__Your goal__
Give the number of lines below with "localparam" in them, leaving out anything else.

__Exercise data__

Context: an optimization exercise on an open-source flow, tuned for a short achievable clock period and few clock cycles per item. The choices shown serve that exercise and are no tape-out recipe. The RTL was checked by simulation tests, not by an equivalence proof against the original design. Power and IR drop assume default switching activity.

**design/flow/design.v**
```verilog
`default_nettype none
package cpu_pkg;
    localparam int XLEN = 32;
    typedef logic [XLEN-1:0] word_t;
    typedef logic [4:0]      reg_addr_t;
    typedef enum logic [6:0] {
        OPC_OP     = 7'b0110011,
        OPC_OP_IMM = 7'b0010011,
        OPC_LOAD   = 7'b0000011,
        OPC_STORE  = 7'b0100011,
        OPC_BRANCH = 7'b1100011,
        OPC_JAL    = 7'b1101111
    } opcode_e;
    typedef enum logic [2:0] {
        ALU_ADD,
        ALU_SUB,
        ALU_AND,
        ALU_OR,
        ALU_XOR,
        ALU_SLT,
        ALU_PASS_LINK                
    } alu_op_e;
    typedef struct packed {
        logic      reg_write;        
        logic      mem_read;
        logic      mem_write;
        logic      is_branch;
        logic      branch_ne;        
        logic      is_jal;
        logic      use_imm;          
        alu_op_e   alu;
        reg_addr_t rd;
    } ctrl_t;
    localparam word_t NOP_INSTR = 32'h0000_0013;    
endpackage
`default_nettype wire
`timescale 1ns/10ps
`default_nettype none
module fetch_stage #(
    parameter cpu_pkg::word_t RESET_PC = '0
) (
    input  logic           clk,
    input  logic           reset,
    input  logic           fetch_hold,
    input  logic           redirect,
    input  cpu_pkg::word_t redirect_target,
    input  cpu_pkg::word_t imem_data,
    output cpu_pkg::word_t imem_addr,
    output cpu_pkg::word_t if_pc,
    output cpu_pkg::word_t if_instr
);
    cpu_pkg::word_t pc;
    cpu_pkg::word_t pc_next;
    always_comb begin
        if (redirect) begin
            pc_next = redirect_target;       
        end else if (fetch_hold) begin
            pc_next = pc;
        end else begin
            pc_next = pc + 32'd4;
        end
    end
    always_ff @(posedge clk or posedge reset) begin
        if (reset) begin
            pc <= RESET_PC;
        end else begin
            pc <= pc_next;
        end
    end
    assign imem_addr = pc;               
    always_ff @(posedge clk or posedge reset) begin
        if (reset) begin
            if_pc    <= RESET_PC;
            if_instr <= cpu_pkg::NOP_INSTR;
        end else if (redirect) begin
            if_instr <= cpu_pkg::NOP_INSTR;       
        end else if (!fetch_hold) begin
            if_pc    <= pc;
            if_instr <= imem_data;
        end
    end
endmodule
`default_nettype wire
`timescale 1ns/10ps
`default_nettype none
module register_file (
    input  logic               clk,
    input  logic               reset,
    input  cpu_pkg::reg_addr_t rs1,
    input  cpu_pkg::reg_addr_t rs2,
    output cpu_pkg::word_t     rs1_data,
    output cpu_pkg::word_t     rs2_data,
    input  logic               fwd_wb_write,
    input  cpu_pkg::reg_addr_t fwd_wb_rd,
    input  cpu_pkg::word_t     fwd_wb_value
);
    cpu_pkg::word_t regs [1:31];                  
    always_ff @(posedge clk) begin
        if (fwd_wb_write && fwd_wb_rd != '0) begin
            regs[fwd_wb_rd] <= fwd_wb_value;
        end
    end
    assign rs1_data = (rs1 == '0) ? '0 :
                      (fwd_wb_write && fwd_wb_rd == rs1) ? fwd_wb_value : regs[rs1];
    assign rs2_data = (rs2 == '0) ? '0 :
                      (fwd_wb_write && fwd_wb_rd == rs2) ? fwd_wb_value : regs[rs2];
endmodule
`default_nettype wire
`timescale 1ns/10ps
`default_nettype none
module decode_stage (
    input  logic               clk,
    input  logic               reset,
    input  cpu_pkg::word_t     if_pc,
    input  cpu_pkg::word_t     if_instr,
    input  logic               mem_busy,
    input  logic               redirect,
    output logic               fetch_hold,
    output cpu_pkg::ctrl_t     ex_ctrl,
    output cpu_pkg::word_t     ex_pc,
    output cpu_pkg::reg_addr_t ex_rs1,
    output cpu_pkg::reg_addr_t ex_rs2,
    output cpu_pkg::word_t     ex_rs1_data,
    output cpu_pkg::word_t     ex_rs2_data,
    output cpu_pkg::word_t     ex_imm,
    input  cpu_pkg::reg_addr_t fwd_m_rd,
    input  logic               fwd_m_write,
    input  cpu_pkg::word_t     fwd_m_value,
    input  logic               fwd_m_is_load,
    input  cpu_pkg::reg_addr_t fwd_wb_rd,
    input  logic               fwd_wb_write,
    input  cpu_pkg::word_t     fwd_wb_value
);
    cpu_pkg::opcode_e    opcode;
    logic [2:0] funct3;
    cpu_pkg::reg_addr_t  rs1;
    cpu_pkg::reg_addr_t  rs2;
    cpu_pkg::ctrl_t      ctrl;
    cpu_pkg::word_t      imm;
    logic       uses_rs1;
    logic       uses_rs2;
    cpu_pkg::word_t      rs1_data;
    cpu_pkg::word_t      rs2_data;
    logic       load_use_stall;
    assign opcode = cpu_pkg::opcode_e'(if_instr[6:0]);
    assign funct3 = if_instr[14:12];
    assign rs1    = if_instr[19:15];
    assign rs2    = if_instr[24:20];
    always_comb begin
        ctrl     = '0;
        imm      = '0;
        uses_rs1 = 1'b0;
        uses_rs2 = 1'b0;
        case (opcode)
            cpu_pkg::OPC_OP: begin
                ctrl.reg_write = 1'b1;
                uses_rs1       = 1'b1;
                uses_rs2       = 1'b1;
                case (funct3)
                    3'b000:  ctrl.alu = if_instr[30] ? cpu_pkg::ALU_SUB : cpu_pkg::ALU_ADD;
                    3'b010:  ctrl.alu = cpu_pkg::ALU_SLT;
                    3'b100:  ctrl.alu = cpu_pkg::ALU_XOR;
                    3'b110:  ctrl.alu = cpu_pkg::ALU_OR;
                    3'b111:  ctrl.alu = cpu_pkg::ALU_AND;
                    default: ctrl.reg_write = 1'b0;         
                endcase
            end
            cpu_pkg::OPC_OP_IMM: begin
                ctrl.reg_write = (funct3 == 3'b000);       
                ctrl.use_imm   = 1'b1;
                uses_rs1       = 1'b1;
                imm            = {{20{if_instr[31]}}, if_instr[31:20]};
            end
            cpu_pkg::OPC_LOAD: begin
                ctrl.reg_write = 1'b1;
                ctrl.mem_read  = 1'b1;
                ctrl.use_imm   = 1'b1;
                uses_rs1       = 1'b1;
                imm            = {{20{if_instr[31]}}, if_instr[31:20]};
            end
            cpu_pkg::OPC_STORE: begin
                ctrl.mem_write = 1'b1;
                ctrl.use_imm   = 1'b1;
                uses_rs1       = 1'b1;
                uses_rs2       = 1'b1;
                imm            = {{20{if_instr[31]}}, if_instr[31:25], if_instr[11:7]};
            end
            cpu_pkg::OPC_BRANCH: begin
                ctrl.is_branch = 1'b1;
                ctrl.branch_ne = funct3[0];
                uses_rs1       = 1'b1;
                uses_rs2       = 1'b1;
                imm            = {{19{if_instr[31]}}, if_instr[31], if_instr[7],
                                  if_instr[30:25], if_instr[11:8], 1'b0};
            end
            cpu_pkg::OPC_JAL: begin
                ctrl.reg_write = 1'b1;
                ctrl.is_jal    = 1'b1;
                ctrl.alu       = cpu_pkg::ALU_PASS_LINK;
                imm            = {{11{if_instr[31]}}, if_instr[31], if_instr[19:12],
                                  if_instr[20], if_instr[30:21], 1'b0};
            end
            default: ctrl = '0;                            
        endcase
        ctrl.rd = if_instr[11:7];
        if (ctrl.rd == '0) begin
            ctrl.reg_write = 1'b0;
        end
    end
    register_file u_regs (
        .clk      (clk),
        .reset    (reset),
        .rs1      (rs1),
        .rs2      (rs2),
        .rs1_data (rs1_data),
        .rs2_data (rs2_data),
        .fwd_wb_write (fwd_wb_write),
        .fwd_wb_rd    (fwd_wb_rd),
        .fwd_wb_value (fwd_wb_value)
    );
    assign load_use_stall = ex_ctrl.mem_read && ex_ctrl.reg_write &&
                            ((uses_rs1 && rs1 == ex_ctrl.rd) ||
                             (uses_rs2 && rs2 == ex_ctrl.rd));
    assign fetch_hold     = load_use_stall || mem_busy;
    always_ff @(posedge clk or posedge reset) begin
        if (reset) begin
            ex_ctrl <= '0;
        end else if (!mem_busy) begin
            if (redirect || load_use_stall) begin
                ex_ctrl <= '0;                             
            end else begin
                ex_ctrl <= ctrl;
            end
        end
    end
    always_ff @(posedge clk) begin
        if (!mem_busy) begin
            ex_pc       <= if_pc;
            ex_rs1      <= uses_rs1 ? rs1 : '0;            
            ex_rs2      <= uses_rs2 ? rs2 : '0;
            ex_rs1_data <= rs1_data;
            ex_rs2_data <= rs2_data;
            ex_imm      <= imm;
        end
    end
endmodule
`default_nettype wire
`timescale 1ns/10ps
`default_nettype none
module execute_stage (
    input  logic               clk,
    input  logic               reset,
    input  cpu_pkg::ctrl_t     ex_ctrl,
    input  cpu_pkg::word_t     ex_pc,
    input  cpu_pkg::reg_addr_t ex_rs1,
    input  cpu_pkg::reg_addr_t ex_rs2,
    input  cpu_pkg::word_t     ex_rs1_data,
    input  cpu_pkg::word_t     ex_rs2_data,
    input  cpu_pkg::word_t     ex_imm,
    input  logic               mem_busy,
    output logic               redirect,
    output cpu_pkg::word_t     redirect_target,
    output cpu_pkg::ctrl_t     mem_ctrl,
    output cpu_pkg::word_t     mem_result,
    output cpu_pkg::word_t     mem_store_data,
    input  cpu_pkg::reg_addr_t fwd_m_rd,
    input  logic               fwd_m_write,
    input  cpu_pkg::word_t     fwd_m_value,
    input  logic               fwd_m_is_load,
    input  cpu_pkg::reg_addr_t fwd_wb_rd,
    input  logic               fwd_wb_write,
    input  cpu_pkg::word_t     fwd_wb_value
);
    logic  m_fwd_ok;
    logic  a_from_mem;
    logic  a_from_wb;
    logic  b_from_mem;
    logic  b_from_wb;
    cpu_pkg::word_t op_a;
    cpu_pkg::word_t rs2_val;
    cpu_pkg::word_t op_b;
    cpu_pkg::word_t alu_result;
    logic  branch_taken;
    assign m_fwd_ok   = fwd_m_write && !fwd_m_is_load;
    assign a_from_mem = m_fwd_ok && (fwd_m_rd == ex_rs1);
    assign a_from_wb  = fwd_wb_write && (fwd_wb_rd == ex_rs1);
    assign b_from_mem = m_fwd_ok && (fwd_m_rd == ex_rs2);
    assign b_from_wb  = fwd_wb_write && (fwd_wb_rd == ex_rs2);
    assign op_a    = a_from_mem ? fwd_m_value :
                     a_from_wb  ? fwd_wb_value : ex_rs1_data;
    assign rs2_val = b_from_mem ? fwd_m_value :
                     b_from_wb  ? fwd_wb_value : ex_rs2_data;
    assign op_b    = ex_ctrl.use_imm ? ex_imm : rs2_val;
    always_comb begin
        case (ex_ctrl.alu)
            cpu_pkg::ALU_ADD:       alu_result = op_a + op_b;
            cpu_pkg::ALU_SUB:       alu_result = op_a - op_b;
            cpu_pkg::ALU_AND:       alu_result = op_a & op_b;
            cpu_pkg::ALU_OR:        alu_result = op_a | op_b;
            cpu_pkg::ALU_XOR:       alu_result = op_a ^ op_b;
            cpu_pkg::ALU_SLT:       alu_result = {{(cpu_pkg::XLEN-1){1'b0}}, $signed(op_a) < $signed(op_b)};
            cpu_pkg::ALU_PASS_LINK: alu_result = ex_pc + 32'd4;      
            default:       alu_result = op_a + op_b;
        endcase
    end
    assign branch_taken    = ex_ctrl.is_branch && ((op_a == rs2_val) != ex_ctrl.branch_ne);
    assign redirect        = (branch_taken || ex_ctrl.is_jal) && !mem_busy;
    assign redirect_target = ex_pc + ex_imm;
    always_ff @(posedge clk or posedge reset) begin
        if (reset) begin
            mem_ctrl <= '0;
        end else if (!mem_busy) begin
            mem_ctrl <= ex_ctrl;
        end
    end
    always_ff @(posedge clk) begin
        if (!mem_busy) begin
            mem_result     <= alu_result;        
            mem_store_data <= rs2_val;
        end
    end
endmodule
`default_nettype wire
`timescale 1ns/10ps
`default_nettype none
module memory_stage (
    input  logic           clk,
    input  logic           reset,
    input  cpu_pkg::ctrl_t mem_ctrl,
    input  cpu_pkg::word_t mem_result,
    input  cpu_pkg::word_t mem_store_data,
    input  logic           dmem_ready,
    input  cpu_pkg::word_t dmem_rdata,
    output logic           dmem_valid,
    output logic           dmem_write,
    output cpu_pkg::word_t dmem_addr,
    output cpu_pkg::word_t dmem_wdata,
    output logic           mem_busy,
    output cpu_pkg::reg_addr_t fwd_m_rd,
    output logic           fwd_m_write,
    output cpu_pkg::word_t fwd_m_value,
    output logic           fwd_m_is_load,
    output cpu_pkg::reg_addr_t fwd_wb_rd,
    output logic           fwd_wb_write,
    output cpu_pkg::word_t fwd_wb_value
);
    cpu_pkg::word_t wb_data;
    assign dmem_valid = mem_ctrl.mem_read || mem_ctrl.mem_write;
    assign dmem_write = mem_ctrl.mem_write;
    assign dmem_addr  = mem_result;
    assign dmem_wdata = mem_store_data;
    assign mem_busy   = dmem_valid && !dmem_ready;
    assign fwd_m_rd      = mem_ctrl.rd;
    assign fwd_m_write   = mem_ctrl.reg_write;
    assign fwd_m_value   = mem_result;
    assign fwd_m_is_load = mem_ctrl.mem_read;
    assign wb_data = mem_ctrl.mem_read ? dmem_rdata : mem_result;    
    always_ff @(posedge clk or posedge reset) begin
        if (reset) begin
            fwd_wb_write <= 1'b0;
        end else if (!mem_busy) begin
            fwd_wb_write <= mem_ctrl.reg_write;
        end
    end
    always_ff @(posedge clk) begin
        if (!mem_busy) begin
            fwd_wb_rd    <= mem_ctrl.rd;
            fwd_wb_value <= wb_data;
        end
    end
endmodule
`default_nettype wire
`timescale 1ns/10ps
`default_nettype none
module cpu #(
    parameter cpu_pkg::word_t RESET_PC = '0
) (
    input  logic           clk,
    input  logic           reset,
    output cpu_pkg::word_t imem_addr,
    input  cpu_pkg::word_t imem_data,
    output logic           dmem_valid,
    output logic           dmem_write,
    output cpu_pkg::word_t dmem_addr,
    output cpu_pkg::word_t dmem_wdata,
    input  logic           dmem_ready,
    input  cpu_pkg::word_t dmem_rdata
);
    cpu_pkg::word_t     if_pc;
    cpu_pkg::word_t     if_instr;
    logic      fetch_hold;
    logic      redirect;
    cpu_pkg::word_t     redirect_target;
    logic      mem_busy;
    cpu_pkg::ctrl_t     ex_ctrl;
    cpu_pkg::word_t     ex_pc;
    cpu_pkg::reg_addr_t ex_rs1;
    cpu_pkg::reg_addr_t ex_rs2;
    cpu_pkg::word_t     ex_rs1_data;
    cpu_pkg::word_t     ex_rs2_data;
    cpu_pkg::word_t     ex_imm;
    cpu_pkg::ctrl_t     mem_ctrl;
    cpu_pkg::word_t     mem_result;
    cpu_pkg::word_t     mem_store_data;
    cpu_pkg::reg_addr_t fwd_m_rd;
    logic      fwd_m_write;
    cpu_pkg::word_t     fwd_m_value;
    logic      fwd_m_is_load;
    cpu_pkg::reg_addr_t fwd_wb_rd;
    logic      fwd_wb_write;
    cpu_pkg::word_t     fwd_wb_value;
    fetch_stage #(
        .RESET_PC (RESET_PC)
    ) u_fetch (
        .clk,
        .reset,
        .fetch_hold,
        .redirect,
        .redirect_target,
        .imem_data,
        .imem_addr,
        .if_pc,
        .if_instr
    );
    decode_stage u_decode (
        .clk,
        .reset,
        .if_pc,
        .if_instr,
        .mem_busy,
        .redirect,
        .fetch_hold,
        .ex_ctrl,
        .ex_pc,
        .ex_rs1,
        .ex_rs2,
        .ex_rs1_data,
        .ex_rs2_data,
        .ex_imm,
        .fwd_m_rd, .fwd_m_write, .fwd_m_value, .fwd_m_is_load,
        .fwd_wb_rd, .fwd_wb_write, .fwd_wb_value
    );
    execute_stage u_execute (
        .clk,
        .reset,
        .ex_ctrl,
        .ex_pc,
        .ex_rs1,
        .ex_rs2,
        .ex_rs1_data,
        .ex_rs2_data,
        .ex_imm,
        .mem_busy,
        .redirect,
        .redirect_target,
        .mem_ctrl,
        .mem_result,
        .mem_store_data,
        .fwd_m_rd, .fwd_m_write, .fwd_m_value, .fwd_m_is_load,
        .fwd_wb_rd, .fwd_wb_write, .fwd_wb_value
    );
    memory_stage u_memory (
        .clk,
        .reset,
        .mem_ctrl,
        .mem_result,
        .mem_store_data,
        .dmem_ready,
        .dmem_rdata,
        .dmem_valid,
        .dmem_write,
        .dmem_addr,
        .dmem_wdata,
        .mem_busy,
        .fwd_m_rd, .fwd_m_write, .fwd_m_value, .fwd_m_is_load,
        .fwd_wb_rd, .fwd_wb_write, .fwd_wb_value
    );
endmodule
`default_nettype wire
```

__Finished exercise__
2